The life that Jesus lived, that caused him to die on a cross, that life has changed the world. That way of living, that way of loving, has inspired millions of people to care for those less fortunate than themselves. Aside from Stephen and Ita Ford, there’s the Salvation Army, the Quakers, the Red Cross, Mother Theresa, World Vision, Habitat for Humanity - the list goes on of people and organizations who were inspired by Jesus to serve the poor. The number of lives they have touched because of that are too many to count, and the effect is new life for the world. And no darkness can stop that light and that love from spreading.

So, the question I always ask, what does that mean for us? How does this apply to our lives?
Well, we are called, each one of us, to live the lives of martyrs. Now, that sounds tough, but I believe that it’s true: we are all called to live lives that witness to God’s love for the world, and we are called to live them in ways that provoke others. What I mean is that if our choice of who to love and serve does not anger others, then maybe we have to consider whether or not we’ve made radical enough choices. Now, this doesn’t have to be done in El Salvador, or in Greece, or in some remote country of the world. Some of you might, indeed, be called to go there. But most of us are called to be witnesses - martyrs - right where we are, in this time, in this place. At this exact moment, I can think of no better example of that than Dru Stewart, the teenager who, just a few weeks ago, in this city, stood up for a pregnant, unwed mother, and was killed because of it. Like Dru, we are called to love the strangers and outcasts who are already in our lives, to keep company with those less fortunate than us on our own streets, in our own homes, at our own workplaces. We are called to make every single day of our lives a witness to the love of Christmas, and Easter, and to the new life that God has promised.

We can expect opposition - from others, who don’t like the company we keep, from friends, from strangers, even from other Christians. We can expect opposition from ourselves - from our own doubts, from our own fears. But we are called to go through that opposition to the other side, to move from the darkness to the light.

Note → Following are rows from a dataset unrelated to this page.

[config.mk]
export PLATFORM = sky130hd
export DESIGN_NAME = akarin_fetch
export DESIGN_NICKNAME = d
export VERILOG_FILES = /design/src/rtl/akarin_pkg.sv /design/src/rtl/akarin_fetch_fifo.sv /design/src/rtl/akarin_fetch.sv
export SDC_FILE = /design/constraint.sdc
export NUM_CORES = 1
export LEC_CHECK = 0
export ABC_AREA = 1
export CAP_MARGIN = 20
export CORE_MARGIN = 3
export CORE_UTILIZATION = 50
export CTS_BUF_LIST = sky130_fd_sc_hd__clkbuf_8
export DETAILED_ROUTE_END_ITERATION = 10
export HOLD_SLACK_MARGIN = 0.03
export PLACE_DENSITY = 0.85
export SYNTH_ARGS = -nofsm -noshare
export SYNTH_HDL_FRONTEND = slang
export SYNTH_SLANG_ARGS = --single-unit
[constraint.sdc]
create_clock -name clk -period 3.9 [get_ports clk]
set_input_delay 0.78 -clock clk [delete_from_list [all_inputs] [get_ports clk]]
set_output_delay 0.78 -clock clk [all_outputs]
set_load 0.01 [all_outputs]
[src/rtl/akarin_pkg.sv]
// Shared types and constants for the akarin instruction fetch path.
package akarin_pkg;

  localparam int XLEN = 32;
  localparam logic [XLEN-1:0] INST_NOP = 32'h0000_0013;

  typedef struct packed {
    logic [XLEN-1:0] pc;
    logic [XLEN-1:0] inst;
  } fetch_entry_t;

  typedef logic [1:0] fetch_state_t;

  localparam fetch_state_t IDLE = 2'd0;
  localparam fetch_state_t REQ  = 2'd1;
  localparam fetch_state_t WAIT = 2'd2;
  localparam fetch_state_t HOLD = 2'd3;

  function automatic logic [XLEN-1:0] align_pc(input logic [XLEN-1:0] a);
    return {a[XLEN-1:2], 2'b00};
  endfunction

endpackage

[src/rtl/akarin_fetch_fifo.sv]
// Two-entry fetch buffer; head is registered, visible the cycle after push.
// Push while full is accepted only alongside a pop; flush beats push and pop.
module akarin_fetch_fifo
  import akarin_pkg::*;
(
  input  logic         clk,
  input  logic         rst,
  input  logic         push,
  input  fetch_entry_t push_dat,
  input  logic         pop,
  input  logic         flush,
  output fetch_entry_t head_dat,
  output logic         full,
  output logic         empty
);

  fetch_entry_t mem_q [2];
  fetch_entry_t mem_d [2];
  logic         wr_ptr_q, wr_ptr_d;
  logic         rd_ptr_q, rd_ptr_d;
  logic [1:0]   count_q, count_d;
  logic         do_push, do_pop;

  assign full    = (count_q == 2'd2);
  assign empty   = (count_q == 2'd0);
  assign do_pop  = pop && !empty;
  assign do_push = push && (!full || do_pop);

  // An empty buffer presents a NOP at pc 0 so decode never sees stale data.
  assign head_dat = empty ? '{pc: '0, inst: INST_NOP} : mem_q[rd_ptr_q];

  always_comb begin
    mem_d    = mem_q;
    wr_ptr_d = wr_ptr_q;
    rd_ptr_d = rd_ptr_q;
    count_d  = count_q;
    if (flush) begin
      wr_ptr_d = 1'b0;
      rd_ptr_d = 1'b0;
      count_d  = 2'd0;
    end else begin
      if (do_push) begin
        mem_d[wr_ptr_q] = push_dat;
        wr_ptr_d        = !wr_ptr_q;
      end
      if (do_pop) begin
        rd_ptr_d = !rd_ptr_q;
      end
      count_d = count_q + {1'b0, do_push} - {1'b0, do_pop};
    end
  end

  always_ff @(posedge clk or negedge rst) begin
    if (!rst) begin
      mem_q[0] <= '{pc: '0, inst: INST_NOP};
      mem_q[1] <= '{pc: '0, inst: INST_NOP};
      wr_ptr_q <= 1'b0;
      rd_ptr_q <= 1'b0;
      count_q  <= 2'd0;
    end else begin
      mem_q    <= mem_d;
      wr_ptr_q <= wr_ptr_d;
      rd_ptr_q <= rd_ptr_d;
      count_q  <= count_d;
    end
  end

endmodule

By now, you might be thinking, well, not me. I’m not called. I don’t have what it takes. I’m not that brave. Well, no, you’re not. Neither am I. Neither was Stephen, or Ita. But God - God gives us what we need to accept that calling. God gives us the Holy Spirit. The reading in Acts makes it very clear that Stephen was only able to do what he did because he was filled with the Spirit of God. Jesus did what he did because he was filled with the Spirit of God. Even Zechariah, the prophet from the Old Testament who told the king that God was angry with him, he, too, could only do that because he was filled with the Spirit of God. And so are we.

So there you have it - there’s the reason St. Stephen’s Day, the day of the martyrs, follows immediately after Christmas. We proclaim that the birth of Christ did indeed change the world. And now we know that it’s changed, by the grace of the Holy Spirit, through our witness. It’s not easy, it’s not always safe, but God has empowered us to be witnesses and, through our actions, the love shown to us on Christmas does indeed change the world. Thanks be to God. Amen.